Epidemiological, controlled human exposure, and toxicological studies examined the effect of previous MI on PM-induced cardiovascular effects. Wellenius et al. (2006b) found no evidence to suggest a modification of the relationship between PM10 and CHF hospital admissions by previous acute MI. Controlled human exposure studies investigated the effects of dilute DE or fine and UF CAPs in subjects with CAD and prior MI (Mills et al. 2007, 2008). Exposure to fine and UF CAPs, which were low in combustion-derived particles, did not result in any pronounced effects on vascular function (Mills et al. 2008).
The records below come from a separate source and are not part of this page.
Context: an optimization exercise on an open-source flow, tuned for small area and a short achievable clock period. The choices shown serve that exercise and are no tape-out recipe. In this exercise RTL edits were held to simulation tests only and were not proved equivalent to the original. Power figures rest on the tool's default switching activity, not on a simulated workload.

File: design.v
module alu
  #(
    parameter N = 32
    )
   (
    input logic [N-1:0]  src1, src2,
    input logic [3:0]    op,
    output logic [N-1:0] res,
    output logic [3:0]   flags
    );
   logic                 carry_out;
   logic [N:0]           temp;
   assign temp = src1 - src2;
   logic signed [31:0]   temp1, temp2;
   always_comb begin : alu_results
           temp1 = src1;
           temp2 = src2;
      case (op)
        'b0000 : {carry_out, res} = src1 + src2;
        'b0001 : {carry_out, res} = temp;
        'b0010 : {carry_out, res} = {1'b0, src1} & {1'b0, src2};
        'b0011 : {carry_out, res} = {1'b0, src1} | {1'b0, src2};
        'b0101 : begin
           if(temp1 < temp2) {carry_out, res} = 1;
           else {carry_out, res} = 0;
        end
        'b1001 : begin
           if(src1 < src2) {carry_out, res} = 1;
           else {carry_out, res} = 0;
        end
        'b0100 : {carry_out, res} = {1'b0, src1} ^ {1'b0, src2};
        'b0110 : {carry_out, res} = {1'b0, $signed(src1) >>> src2[4:0]};
        'b0111 : {carry_out, res} = {1'b0, src1 >> src2[4:0]};
        'b1000 : {carry_out, res} = {1'b0, src1 << src2[4:0]};
        default : {carry_out, res} = src1 + src2;
      endcase  
   end
   assign flags[0] = & (~res);
   assign flags[1] = res[N-1];
   assign flags[2] = carry_out && (~op[1]);
   assign flags[3] = (~op[1]) && (temp[N-1] ^ src1[N-1]) && (~(~(op[0] ^ src1[N-1]) ^ src2[N-1]));
endmodule  
module register_file
  # (
     parameter N = 32,
     parameter A = $clog2(N)
     )
   (
    input logic          clk, we3, rst,
    input logic [A-1:0]  addr1, addr2, addr3,
    output logic [N-1:0] rd1, rd2,
    input logic [N-1:0]  wd3,
    output logic [N-1:0] x14
    );
   logic [N-1:0]         regs [0:31];
   always_ff @(posedge clk, posedge rst) begin
      if(rst) begin
         for(integer i = 0; i < 32; i = i + 1) begin
            regs[i] <= 32'b0;
         end
      end
      else if(we3) begin
         regs[addr3] <= wd3;
         regs[0] <= 0;
      end
   end
   assign x14 = regs[14];
   assign rd1 = regs[addr1];
   assign rd2 = regs[addr2];
endmodule  
module core
  (
   input clk, rst,
   output [31:0] imem_addr,
   input [31:0] imem_rdata,
   output [31:0] dmem_addr,
   output [31:0] dmem_wdata,
   output dmem_we,
   input [31:0] dmem_rdata,
   output logic [31:0] io_o,
   output [31:0] test
   );
   localparam N = 32;
   localparam A = 5;
   logic [N-1:0] pc, pc_next, pc_plus_4, pc_target;
   logic [N-1:0] instr;
   logic [A-1:0] ra1, ra2, wa3;
   logic [N-1:0] rd1, rd2, wd3;
   logic [N-1:0] result, immExt;
   logic [N-1:0] srcA, srcB, aluResult;
   logic [3:0]   _flags;
   logic [N-1:0] readData, writeData;
   logic         regWrite, pcSrc, memWrite, aluSrc, zero, branch_, jump, io_s;
   logic [3:0]   aluControl;
   logic [2:0]   immSrc;
   logic [3:0]   resultSrc;
   logic [1:0]   aluOp;
   logic [1:0]   writeSrc;
   logic [6:0]   op;
   logic [2:0]   funct3;
   logic         funct7;
    logic [31:0] io;
   assign imem_addr = pc;
   assign instr = imem_rdata;
   register_file regs(
                      .clk(clk),
                      .rst(rst),
                      .we3(regWrite),
                      .addr1(ra1),
                      .addr2(ra2),
                      .rd1(rd1),
                      .rd2(rd2),
                      .addr3(wa3),
                      .wd3(wd3),
                      .x14(test)
                      );
   alu alu(
           .src1(srcA),
           .src2(srcB),
           .op(aluControl),
           .res(aluResult),
           .flags(_flags)
           );
   assign dmem_addr = aluResult;
   assign dmem_wdata = writeData;
   assign dmem_we = memWrite;
   assign readData = dmem_rdata;
    always_ff @(posedge clk or posedge rst) begin
        if(rst) {io_o} <= 32'b0;
        else io_o <= io;
    end
    always_comb begin
        if(io_s == 1'b1) io = writeData;
        else io = io_o;
    end
   always_ff @(posedge rst or posedge clk) begin  
      if(rst) pc <= 0;
      else begin
         pc <= pc_next;
      end
   end
always @* begin
        pc_plus_4 = pc + 4;
        pc_target = (op[4:2] == 3'b001) ? {aluResult[N-1:1], 1'b0} : pc + immExt;
        pc_next = (pcSrc == 1'b1) ? pc_target : pc_plus_4;
   end
   assign ra1 = instr[19:15];
   assign ra2 = instr[24:20];
   assign wa3 = instr[11:7];
   assign wd3 = result;
   assign srcA = rd1;
   assign srcB = (aluSrc == 1'b1) ? immExt : rd2;
   always_comb begin
      case(writeSrc)
        2'b00: writeData = rd2;
        2'b01: writeData = {16'b0, rd2[15:0]};
        2'b10: writeData = {24'b0, rd2[7:0]};
        default: writeData = rd2;
      endcase  
   end
   always_comb begin
      case(immSrc)
        'b000: immExt = {{20{instr[31]}}, instr[31:20]};
        'b001: immExt = {{20{instr[31]}}, instr[31:25], instr[11:7]};
        'b010: immExt = {{20{instr[31]}}, instr[7], instr[30:25], instr[11:8], 1'b0};
        'b011: immExt = {{12{instr[31]}}, instr[19:12], instr[20], instr[30:21], 1'b0};
        'b100: immExt = {instr[31:12], 12'b0};
        default: immExt = {{20{instr[31]}}, instr[31:20]};
      endcase  
   end
   always_comb begin
      case(resultSrc)
        4'b000 : result = aluResult;
        4'b001 : result = readData;
        4'b010 : result = pc_plus_4;
        4'b011 : result = immExt;
        4'b100 : result = pc_target;
        4'b101 : result = {{16{readData[15]}}, readData[15:0]};
        4'b110 : result = {{24{readData[7]}}, readData[7:0]};
        4'b111 : result = {16'b0, readData[15:0]};
        4'b1000: result = {24'b0, readData[7:0]};
        4'b1001: result = io_o;
        default : result = aluResult;
      endcase  
   end
   assign op = instr[6:0];
   assign funct3 = instr[14:12];
   assign funct7 = instr[30];
   assign zero = _flags[0];
   always_comb begin
        io_s = 1'b0;
      case (op)
        7'b0000011: begin    
           regWrite = 1'b1;
           immSrc = 3'b000;
           aluSrc = 1'b1;
           memWrite = 1'b0;
           case(funct3)
             3'b000: resultSrc = 4'b0110;
             3'b001: resultSrc = 4'b0101;
             3'b010: resultSrc = 4'b0001;
             3'b101: resultSrc = 4'b0111;
             3'b100: resultSrc = 4'b1000;
             default: resultSrc = 4'b0001;
           endcase  
            if(aluResult[31] == 1'b0) begin
              resultSrc = 4'b1001;
           end
           branch_ = 1'b0;
           aluOp = 2'b00;
           jump = 1'b0;
           writeSrc = 2'b00;
        end
        7'b0100011: begin     
           regWrite = 1'b0;
           immSrc = 3'b001;
           aluSrc = 1'b1;
            if(aluResult[31] == 0) begin
              io_s = 1'b1;
              memWrite = 1'b0;
           end
           else begin
              memWrite = 1'b1;
              io_s = 1'b0;
           end
           resultSrc = 4'bxxx;
           branch_ = 1'b0;
           aluOp = 2'b00;
           jump = 1'b0;
           case (funct3)
             3'b000: writeSrc = 2'b10;
             3'b001: writeSrc = 2'b01;
             3'b010: writeSrc = 2'b00;
             default: writeSrc = 2'b00;
           endcase  
        end
        7'b0110011: begin    
           regWrite = 1'b1;
           immSrc = 3'bxxx;
           aluSrc = 1'b0;
           memWrite = 1'b0;
           resultSrc = 4'b000;
           branch_ = 1'b0;
           aluOp = 2'b10;
           jump = 1'b0;
           writeSrc = 2'b00;
        end
        7'b1100011: begin   
           regWrite = 1'b0;
           immSrc = 3'b010;
           aluSrc = 1'b0;
           memWrite = 1'b0;
           resultSrc = 4'bxxx;
           branch_ = 1'b1;
           if(funct3 == 3'b000 || funct3 == 3'b001) aluOp = 2'b01;
           else aluOp = 2'b11;
           jump = 1'b0;
           writeSrc = 2'b00;
        end
        7'b0010011: begin  
           regWrite = 1'b1;
           immSrc = 3'b000;
           aluSrc = 1'b1;
           memWrite = 1'b0;
           resultSrc = 4'b000;
           branch_ = 1'b0;
           aluOp = 2'b10;
           jump = 1'b0;
           writeSrc = 2'b00;
        end
        7'b1101111: begin  
           regWrite = 1'b1;
           immSrc = 3'b011;
           aluSrc = 1'bx;
           memWrite = 1'b0;
           resultSrc = 4'b010;
           branch_ = 1'b0;
           aluOp = 2'bxx;
           jump = 1'b1;
           writeSrc = 2'b00;
        end
        7'b1100111: begin  
           regWrite = 1'b1;
           immSrc = 3'b000;
           aluSrc = 1'b1;
           memWrite = 1'b0;
           resultSrc = 4'b010;
           branch_ = 1'b0;
           aluOp = 2'b00;
           jump = 1'b1;
           writeSrc = 2'b00;
        end
        7'b0110111: begin  
           regWrite = 1'b1;
           immSrc = 3'b100;
           aluSrc = 1'bx;
           memWrite = 1'b0;
           resultSrc = 4'b011;
           branch_ = 1'b0;
           aluOp = 2'bxx;
           jump = 1'b0;
           writeSrc = 2'b00;
        end
        7'b0010111: begin  
           regWrite = 1'b1;
           immSrc = 3'b100;
           aluSrc = 1'bx;
           memWrite = 1'b0;
           resultSrc = 4'b100;
           branch_ = 1'b0;
           aluOp = 2'bxx;
           jump = 1'b0;
           writeSrc = 2'b00;
        end
        default: begin
           regWrite = 1'b0;
           immSrc = 3'bxxx;
           aluSrc = 1'bx;
           memWrite = 1'b0;
           resultSrc = 4'bxxx;
           branch_ = 1'b0;
           aluOp = 2'bxx;
           jump = 1'b0;
           writeSrc = 2'b00;
        end
      endcase  
   end  
   always_comb begin
      case(funct3)
        3'b000: pcSrc = (zero && branch_) || jump;
        3'b001: pcSrc = (~zero && branch_) || jump;
        3'b100: pcSrc = (~zero && branch_) || jump;
        3'b101: pcSrc = (zero && branch_) || jump;
        3'b110: pcSrc = (~zero && branch_) || jump;
        3'b111: pcSrc = (zero && branch_) || jump;
        default: pcSrc =  branch_ || jump;
      endcase  
   end
   always_comb begin
      case (aluOp)
        2'b00: aluControl = 4'b0000;
        2'b01: aluControl = 4'b0001;
        2'b10: begin
           case (funct3)
             3'b000: begin
                if({op[5], funct7} == 2'b11) aluControl = 4'b0001;
                else aluControl = 4'b0000;
             end
             3'b001: aluControl = 4'b1000;
             3'b010: aluControl = 4'b0101;
             3'b011: aluControl = 4'b1001;
             3'b100: aluControl = 4'b0100;
             3'b101: begin
                if(funct7 == 1'b1) aluControl = 4'b0110;
                else aluControl = 4'b0111;
             end
             3'b110: aluControl = 4'b0011;
             3'b111: aluControl = 4'b0010;
             default: aluControl = 4'b0000;
           endcase  
        end  
        2'b11: begin
           case(funct3)
             3'b100: aluControl = 4'b0101;
             3'b101: aluControl = 4'b0101;
             3'b110: aluControl = 4'b1001;
             3'b111: aluControl = 4'b1001;
             default: aluControl = 4'b0001;
           endcase  
        end
        default: aluControl = 4'b0000;
      endcase  
   end  
endmodule  
File: run.sh
#!/bin/bash
# synth_recipe.tcl (not shown) runs the flow's synth.tcl, then flattens the netlist and writes it again
# the make line also repeats each setting of config.mk as NAME=value (left out here)
make -C /OpenROAD-flow-scripts/flow DESIGN_CONFIG=/design/flow/config.mk WORK_HOME=/design/flow/orfs CLKGATE_MAP_FILE= SYNTH_SCRIPT=/design/flow/synth_recipe.tcl finish
File: config.mk
export PLATFORM = sky130hd
export DESIGN_NAME = core
export DESIGN_NICKNAME = core
export VERILOG_FILES = /design/flow/design.v
export SDC_FILE = /design/flow/constraint.sdc
export NUM_CORES = 4
export LEC_CHECK = 0
export CAP_MARGIN = 20
export CORE_MARGIN = 2
export CORE_UTILIZATION = 40
export SLEW_MARGIN = 20
File: constraint.sdc
create_clock -name core_clock -period 16.0 [get_ports {clk}]
set_input_delay 3.2000 -clock core_clock [delete_from_list [all_inputs] [get_ports {clk}]]
set_output_delay 3.2000 -clock core_clock [all_outputs]
set_load 0.01 [all_outputs]
==> summary.txt <==
[worst paths after layout]
path                                              start                            end  slack [ps]  cells past startpoint
max                                      imem_rdata[23]                  dmem_addr[30]         580                     26
min                         regs.regs[3][1]$_DFFE_PP0P_    regs.regs[3][1]$_DFFE_PP0P_         500                      2
max reg2reg                regs.regs[28][1]$_DFFE_PP0P_  regs.regs[26][19]$_DFFE_PP0P_        6050                     25
min reg2reg                 regs.regs[3][1]$_DFFE_PP0P_    regs.regs[3][1]$_DFFE_PP0P_         500                      2
max in group asynchronous                           rst  regs.regs[23][28]$_DFFE_PP0P_        9720                      6
min in group asynchronous                           rst   regs.regs[19][3]$_DFFE_PP0P_        3030                      3
[worst max-delay path, stage by stage]
cell and delay [ps]:
clkdlybuf4s50_1 1020, buf_4 340, or3b_2 600, nor2_4 670, buf_4 390, a22oi_1 130, nand2_1 120, nor3_1 50
nand4_1 430, o21ai_0 270, ha_1 520, nand2b_1 220, or3_1 420, nor4_1 210, nand3_1 150, nand4_1 230
a41oi_1 270, o21ai_0 320, a221oi_1 120, or2_2 350, a21o_1 210, o211ai_1 160, o41ai_1 100, a211oi_1 720
inv_1 360, clkdlybuf4s50_1 590
[final cells by class]
cell class              instances  area, um^2  share of cell area (%)
multi-input cells            5745       36360                   48.58
well taps                    2175        2721                   3.636
repair buffers                546        4733                   6.324
clock buffers                 163        3349                   4.475
diodes                         39       97.59                  0.1304
inverters                     126       476.7                  0.6369
clock inverters                55       679.4                  0.9077
flip-flops and latches       1056       26430                   35.31
[cells by family after synthesis]
group | count (synthesis)
buffers and inverters | 842
XOR/XNOR | 70
flip-flops | 1056
multiplexers | 288
adder cells (fa/ha/maj) | 133
AO/OA/AOI/OAI | 2497
AND/OR/NAND/NOR | 2757
[cells in the final DEF, fill, tap and decap left out, types with 121 or more instances in the layout]
cell type	instances
nor2_1	229
ha_1	130
a21oi_1	174
buf_4	312
clkdlybuf4s50_1	220
a22oi_1	478
nand2_1	1205
nand3_1	148
o21ai_0	1037
dfrtp_1	1056
and3_1	512
inv_1	121
mux2_2	163
a2111oi_0	138
[report_power, final]
part           switching [W]  internal, W
sequential          0.000183      0.00279
clock                0.00126      0.00161
combinational        0.00151     0.000679
[per-stage QoR]
stage / hold slack, ps / TNS (ps) / area (um^2)
2_1_floorplan: 455.3 / -1860180 / 65200
3_3_place_gp: 479.5 / 0 / 70650
3_5_place_dp: 487.1 / 0 / 70680
4_1_cts: 500.6 / 0 / 74710
5_1_grt: 530.7 / 0 / 74770
6_report: 501.0 / 0 / 74850
[per-layer routing]
metal | wire length, um | vias up
li1 | - | 28260
met1 | 145600 | 34790
met2 | 165300 | 6466
met3 | 56910 | 2152
met4 | 41740 | 30
met5 | 317 | -
[registers in the layout, indices dropped and copies added, names as in the netlist]
register	flops
io_o	32
regs.regs	992
pc	32
==> flow_metrics.py <==
metrics = {
    "die": {
        "die_w_um": 407.7,
        "core_region_area_mm2": 0.1624,
        "pin_count": 227,
        "start_util_pct": 40.15,
        "rows": 148,
        "die_h_um": 407.7,
        "dieArea_mm2": 0.1662,
    },
    "synthesis": {
        "yosys.cell_types.count": 102,
        "synth-compound-area-share_pct": 25.12,
        "yosysSeqAreaShare_pct": 40.53,
        "synth_commonest_cells": "1,227 x nand2_1, 1,056 x dfrtp_1, 1,053 x o21ai_0, 629 x clkbuf_1, 513 x and3_1",
        "syn-instance-count": 7643,
        "postSynthAreaPerCell_um2": 8.530,
        "ys_ff_latch": 1056,
        "synthSimpleGateAreaFrac_pct": 20.82,
        "ys_top_cells_by_area": "dfrtp_1 41%, o21ai_0 8.1%, nand2_1 7.1%, a22oi_1 5.5%, and3_1 4.9%",
        "yosysWarnings": 4,
        "synth_top_cell_by_area": "dfrtp_1",
        "synthArstFlopShare_pct": 100.0,
        "synth-edff-count": 0,
        "synthXorXnorAreaFrac_pct": 0.9404,
        "synthAdderAreaFrac_pct": 2.587,
        "synth_top_family_by_area": "compound AO/OA/AOI/OAI gates",
        "synth_nets": 7842,
        "synth_most_common_cell": "nand2_1",
        "synth_top_area_share_pct": 40.53,
        "syn_area_mm2": 0.06520,
        "muxShareOfSynthArea_pct": 4.946,
        "synthFlopType": "dfrtp_1",
    },
    "global_route": {
        "grtUsageTotal_pct": 47.66,
        "met3_usage_pct": 18.76,
        "gr-max-usage-layer": "met2",
        "met2_usage_pct": 67.60,
        "grt.overflow.total": 0,
        "grt_pass1_wl_um": 556500,
        "antenna_found_initial": 43,
        "met1_usage_pct": 56.84,
        "first_global_vias": 66530,
        "grt_max_degree": 163,
    },
    "clocking": {
        "clock_path_buffers": 3,
        "cts_hold_buf": 0,
        "h-tree-depth": 3,
        "cts_buffers": 115,
        "root_buffer": "clkbuf_16",
        "clkSlewWorstSetupHoldPaths_ps": 60,
        "clk_latency_ps": 810,
        "post_cts_resized": 0,
        "cts_tree": "done",
        "post-cts-setup-buffer-count": 0,
        "cts.sinks": 1056,
    },
    "layout": {
        "fillers": 15910,
        "final_core_util_pct": 46.09,
        "drive_gt1_share_pct": 11.55,
        "layout.cells.non_filler": 9905,
        "nets": 7789,
        "syn_to_final_growth_pct": 14.80,
    },
    "worst_setup_path": {
        "end_kind": "primary output",
        "critical_path_class": "in2out",
        "arrival_ps": 12220,
        "critPathRequiredTime_ps": 12800,
        "startpoint_type": "input port",
        "crit_fanout": 15,
    },
    "detailed_routing": {
        "vias": 71700,
        "first_pass_iters": 10,
        "detail_route.iter0.violations": 13340,
        "drc_errors": 0,
        "wl_um": 409900,
        "via_per_inst": 7.238,
        "drt-wirelength-per-cell_um": 41.38,
        "antenna_left": 0,
    },
    "sta": {
        "relSlewSlack_pct": 9.484,
        "period_share_pct": 96.39,
        "finalHoldViolCount": 0,
        "rsz0062_at_grt": "false",
        "period_needed_ps": 15420,
        "fmax_mhz": 64.84,
        "setup_slack_ps": 577.7,
        "finalClockSkew_ps": 78.09,
        "setup_violations": 0,
        "finalMaxSlewViolations": 0,
        "worstMarginPinSlew_ps": 1356,
    },
    "power": {
        "power_w": 0.008032,
        "p_leak_nw": 33.80,
        "irDropWorstVdd_mv": 0.09543,
        "cellPowerDensity_mw_per_mm2": 107.3,
    },
    "placed_design": {
        "placed_cells": 9646,
        "hpwlAfterDp_um": 279600,
        "place_ws_ps": 1067,
        "port_buffers": 226,
        "place_congestion": 1.062,
    },
    "job": {
        "maxCapViolations": 0,
    },
    "min_path": {
        "hold_path_class": "reg2reg",
    },
    "outcome": {
        "status": "timing/DRC/antenna clean",
    },
}

port drivers added, routing unchanged:
The flow's constraints put no driver on any port. The routed layout listed below was extracted and timed again, unchanged, in two steps.
Step 1 (the two cells are an assumption about what drives the block):
set clk [get_ports {clk}]
set_driving_cell -lib_cell sky130_fd_sc_hd__clkbuf_16 $clk
set_driving_cell -lib_cell sky130_fd_sc_hd__buf_2 [delete_from_list [all_inputs] $clk]
Step 2 adds t to the input delays and takes it off the output delays; t is the mean of the earliest and latest rising clock arrival at the registers after step 1. Input paths then give back, and output paths get back, about the clock's delay inside the block.
Slacks: ideal ports / drivers / drivers and shift; pairs: ideal ports / drivers.
shift t [ns]: 0.862
setup WS [ns]: 0.578 / 0.552 / 0.552
worst setup path after step 2: input to output
slew at the worst register clock pin (ns): 0.09 / 0.09
worst data-port slew with drivers (ns): 0.30
After both steps setup and hold are still met in this run. For this run, drivers alone change the setup slack by -0.026 ns; drivers and shift together by -0.026 ns.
However, exposure to dilute DE promoted exercise-induced ST-segment changes, which are consistent with myocardial ischemia, and inhibited endogenous fibrinolytic capacity (Mills et al. 2007). The discrepant results in these studies may be due to medication use, because individuals with CAD (most on beta blockers) exposed to UF carbon particles had no change in HRV (Routledge et al. 2006), or due to differences in the PM. In a toxicological study using an animal model of acute MI, rats exposed to PM2.5 CAPs had decreased ventricular premature beats and spontaneous supraventricular ectopic beats (Wellenius et al. 2006a). In a rodent MI model of chronic heart failure, a prominent increase in the incidence of premature ventricular contraction with DE exposure was reported (Anselme et al. 2007). The discrepancy in health effects observed between toxicological studies could be due to differences in the MI model or the PM (i.e., CAPs vs. DE).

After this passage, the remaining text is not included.